Mechanical-Stimuli-Driven Pseudo-Conductive Channels Along Dielectric Heterojunction Interfaces for Mechanoelectric Energy Conversion and Transmission

Mechanoelectric energy conversion holds promise for energy conversion and transmission devices, yet conventional configurations rely on large-area conductive materials in active regions, limiting architectural design for cutting-edge devices. Here, a rational strategy is reported to create mechanical stimuli-driven pseudo-conductive (MSPC) channels entirely from dielectric materials, eliminating the need for electrodes in active regions. An in-depth investigation of MSPC channel formation mechanism at dielectric interfaces is conducted, employing energy band analyses. Following the mechanical stimuli-driven charging process, MSPC device effectively transmits electrical signals over 42 mm, achieving remarkable 512% enhancement compared to its pristine state. Control devices with non-continuous dielectric configurations highlight the impact of heterojunction interfaces on MSPC channels.
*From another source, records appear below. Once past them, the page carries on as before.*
This is an optimization exercise on Yosys and OpenROAD, whose aim is small area, a short achievable clock period and few clock cycles, not a production implementation. Where RTL was checked, it was by simulation tests only, not by an equivalence proof against the original. Power figures rest on the tool's default switching activity, not on a simulated workload.

Design ex_stage, start of the top module:
module ex_stage
#(
  parameter int WIDTH      = ex_pkg::WIDTH_DEFAULT,
  parameter int MULDIV_LAT = 4
) (
  input  logic             clk,
  input  logic             rst,
  input  logic             flush,
  input  logic             in_valid,
  output logic             in_ready,
  input  logic [4:0]       in_op,
  input  logic [4:0]       in_shamt,
  input  logic [4:0]       in_rd,
  input  logic [4:0]       in_rs_a,
  input  logic [4:0]       in_rs_b,
  input  logic [WIDTH-1:0] in_a,
  input  logic [WIDTH-1:0] in_b,
  input  logic             in_wen,
  output logic             out_valid,
  input  logic             out_ready,
  output logic [WIDTH-1:0] out_result,
  output logic [4:0]       out_rd,
  output logic             out_wen,
  output logic             out_zf,
  output logic             out_of,
  output logic             out_illegal
);
  localparam int M  = 4;           
  localparam int NM = 32 / M;      
  logic        iready_q;
  logic        xvalid_q;
  logic [31:0] xa_q, xb_q;
  logic [4:0]  xop_q, xrd_q, xrd2_q;   
  logic        xwen_q;
  logic        ovalid_q;
  logic [31:0] ores_q;
  logic [4:0]  ord_q, ord2_q;
  logic        owen_q, ozf_q, oof_q, oill_q;
  logic        rvalid_q;
  logic [31:0] r2_q;
  logic [4:0]  rrd_q;
  logic        rwen_q, rof_q, rill_q;
  logic        mdrun_q, align_q;
  logic [4:0]  cnt_q;
  logic [2:0]  mamt_q;            
  logic x_md, x_div, x_mul, x_hi, x_shift, x_addsub, x_logic, x_slt, x_ill;
  always_comb begin
    x_md     = (xop_q[4:2] == 3'b100);
  ...
Size in the first run: roughly 2,200 cells after synthesis, ~140 I/O pins.
Settings: LEC_CHECK=0, ABC_AREA=1, CAP_MARGIN=20, CORE_MARGIN=2, CORE_UTILIZATION=40, SLEW_MARGIN=20; clock period 95.0 ns.
standard.sh (not shown) runs the stock make flow with config.mk's settings and CLKGATE_MAP_FILE= SYNTH_SCRIPT=/design/flow/synth_recipe.tcl, a recipe that flattens the netlist after the stock synthesis.
==> flow/flow/run.sh <==
#!/bin/bash
# Layout: the standard ORFS flow (standard.sh) with two changes:
#  - technology mapping uses an area-oriented ABC script (flow/abc.script)
#    in place of ORFS's abc_speed/abc_area scripts; everything else in
#    synthesis is ORFS's and the standard flow's own script, so the registers are the
#    standard synthesis's;
#  - ports are buffered with buf_1 cells.
# Each step's full output goes to a log file of its own in this folder.
set -euo pipefail
here=$(pwd)
rm -rf "$here/orfs_scripts"
cp -r "$FLOW_HOME/scripts" "$here/orfs_scripts"
cp "$here/flow/abc.script" "$here/orfs_scripts/abc_speed.script"
cp "$here/flow/abc.script" "$here/orfs_scripts/abc_area.script"
export SCRIPTS_DIR="$here/orfs_scripts"
export BUFFER_PORTS_ARGS="-buffer_cell sky130_fd_sc_hd__buf_1"
bash standard.sh synth > "$here/synth.log" 2>&1
bash standard.sh > "$here/layout.log" 2>&1
==> flow/flow/abc.script <==
strash
&get -n
&st
&deepsyn -T 30
&dch
&nf
&put
Next try:
--- a/flow/design.v
+++ b/flow/design.v
@@ -102,25 +102,25 @@
   output logic             out_wen,
   output logic             out_zf,
   output logic             out_of,
   output logic             out_illegal
 );
   localparam int M  = 4;           
   localparam int NM = 32 / M;      
   logic        iready_q;
   logic        xvalid_q;
   logic [31:0] xa_q, xb_q;
-  logic [4:0]  xop_q, xrd_q, xrd2_q;   
+  logic [4:0]  xop_q, xrd_q;
   logic        xwen_q;
   logic        ovalid_q;
   logic [31:0] ores_q;
-  logic [4:0]  ord_q, ord2_q;
+  logic [4:0]  ord_q;
   logic        owen_q, ozf_q, oof_q, oill_q;
   logic        rvalid_q;
   logic [31:0] r2_q;
   logic [4:0]  rrd_q;
   logic        rwen_q, rof_q, rill_q;
   logic        mdrun_q, align_q;
   logic [4:0]  cnt_q;
   logic [2:0]  mamt_q;            
   logic x_md, x_div, x_mul, x_hi, x_shift, x_addsub, x_logic, x_slt, x_ill;
   always_comb begin
@@ -254,39 +254,33 @@
       md_next_al = x_mul & (mdig == 4'd1);
     end else if (align_q) begin
       md_fin = 1'b1;
     end else begin
       md_fin     = (cnt_q == 5'd1) & x_div;
       md_next_al = (cnt_q == 5'd1) & x_mul;
     end
     xfire = xvalid_q & (x_md ? ((md_start | mdrun_q) & md_fin) : ~rvalid_q);
   end
   logic x_byp, o_byp, in_imsh;
-  logic ma_x, ma_o, mb_x, mb_o, ma_x2, ma_o2, mb_x2, mb_o2;
+  logic ma_x, ma_o, mb_x, mb_o;
   logic [31:0] cap_a, cap_b;
   always_comb begin
     in_imsh = (in_op[4:2] == 3'b000);
     x_byp = xvalid_q & xwen_q & ~x_ill & (xrd_q != 5'd0);
     o_byp = ovalid_q & owen_q & (ord_q != 5'd0);
     ma_x  = x_byp & (in_rs_a == xrd_q);
     ma_o  = o_byp & (in_rs_a == ord_q);
     mb_x  = x_byp & (in_rs_b == xrd_q);
     mb_o  = o_byp & (in_rs_b == ord_q);
-    ma_x2 = x_byp & (in_rs_a == xrd2_q);
-    ma_o2 = o_byp & (in_rs_a == ord2_q);
-    mb_x2 = x_byp & (in_rs_b == xrd2_q);
-    mb_o2 = o_byp & (in_rs_b == ord2_q);
-    cap_a[15:0]  = ma_x  ? xres[15:0]  : (ma_o  ? ores_q[15:0]  : in_a[15:0]);
-    cap_a[31:16] = ma_x2 ? xres[31:16] : (ma_o2 ? ores_q[31:16] : in_a[31:16]);
+    cap_a = ma_x ? xres : (ma_o ? ores_q : in_a);
     if (in_imsh) cap_a[4:0] = in_shamt;
-    cap_b[15:0]  = mb_x  ? xres[15:0]  : (mb_o  ? ores_q[15:0]  : in_b[15:0]);
-    cap_b[31:16] = mb_x2 ? xres[31:16] : (mb_o2 ? ores_q[31:16] : in_b[31:16]);
+    cap_b = mb_x ? xres : (mb_o ? ores_q : in_b);
   end
   logic        acc, held, mdrun_n, align_n, rvalid_n, ovalid_n, iready_n;
   logic [4:0]  cnt_n;
   logic [31:0] o_val;
   always_comb begin
     acc  = iready_q & in_valid;
     held = xvalid_q & ~xfire;            
     mdrun_n = mdrun_q;
     align_n = 1'b0;
     cnt_n   = cnt_q;
@@ -326,21 +320,20 @@
     iready_q <= iready_n;
     cnt_q    <= cnt_n;
     if (md_start) begin
       mamt_q <= 3'(NM - int'(mdig));
     end
     if (iready_q) begin
       xa_q   <= cap_a;
       xb_q   <= cap_b;
       xop_q  <= in_op;
       xrd_q  <= in_rd;
-      if (in_valid) xrd2_q <= in_rd;
       xwen_q <= in_wen;
     end else if (x_div & (md_start | md_iter)) begin
       if (cout & md_iter) xa_q <= sum;
       xb_q <= md_start ? sh_y : {1'b0, xb_q[31:1]};
     end else if (md_sw) begin
       xa_q <= xb_q;
       xb_q <= xa_q;
     end else if (x_mul & (md_start | md_iter)) begin
       xb_q <= mlo_n;
     end
@@ -348,21 +341,20 @@
       if ((md_start | md_iter) & ~md_fin) begin
         r2_q <= x_div ? (md_start ? 32'd0 : dq_n) : mhi_n;
       end else begin
         r2_q   <= xres;
         rrd_q  <= xrd_q;
         rwen_q <= xwen_q & ~x_ill;
         rof_q  <= xres_of;
         rill_q <= x_ill;
       end
     end
-    if (ofree & (rvalid_q | xfire)) ord2_q <= rvalid_q ? rrd_q : xrd_q;
     if (ofree) begin
       ores_q <= o_val;
       ozf_q  <= (o_val == 32'd0);
       if (rvalid_q) begin
         ord_q  <= rrd_q;
         owen_q <= rwen_q;
         oof_q  <= rof_q;
         oill_q <= rill_q;
       end else begin
         ord_q  <= xrd_q;
Routed wire length falls by a little under a tenth.
Power went down by about a fifth.
Clock skew increases by 9.5 ps.
Sequential cell count drops by 10.
Final cell count falls by a few percent.
Hold slack improved by 10 ps.
Register-to-register slack gains 320 ps.
Fmax goes up by a few percent.
Setup slack gets better by 590 ps.
Testbench counts after the change, summed over its fixed seeds: cycles 32,591.
Only the layout flow was run in the first run of this note; the RTL was not checked for function there.

[static timing again, ports no longer ideal]
In the flow no input, the clock included, has a driving cell. The finished layouts below were timed again as built, in two steps. Step 1 (the two cells are an assumption about what drives the block):
set clk [get_ports {clk}]
set_driving_cell -lib_cell sky130_fd_sc_hd__clkbuf_16 $clk
set_driving_cell -lib_cell sky130_fd_sc_hd__buf_2 [delete_from_list [all_inputs] $clk]
Step 2 adds t to the input delays and takes it off the output delays; t is the mean of the earliest and latest rising clock arrival at the registers after step 1. Input paths then give back, and output paths get back, about the clock's delay inside the block. a / b / c = ideal / step 1 / step 2; a / b = the first two.
run	t (ns)	setup WS [ns]	worst setup path at the end	worst register clock-pin slew, ns	pins driven straight from the clock port
the first run	0.567	73.646 / 73.674 / 73.107	input to register	0.09 / 0.09	1
the second run	0.570	74.232 / 74.260 / 73.691	input to register	0.10 / 0.10	1
After both steps setup and hold are still met in every run listed. For the second run, which loses most, drivers alone change the setup slack by +0.028 ns; drivers and shift together by -0.541 ns.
A resistor–capacitor charging test reveals up to 49% reduction in voltage change rate, indicating a substantial decrease in electrical impedance along the MSPC channel. Furthermore, MSPC devices demonstrate information transmission capabilities, such as sequences of bits or letters, utilizing solely dielectric configurations. This study paves the way to reduce conductive materials of wearable electronics, biomedical implants, and IoT technologies, overcoming significant challenges such as potential electrical shortages, design inflexibility, limited manufacturing scalability, and maintenance issues.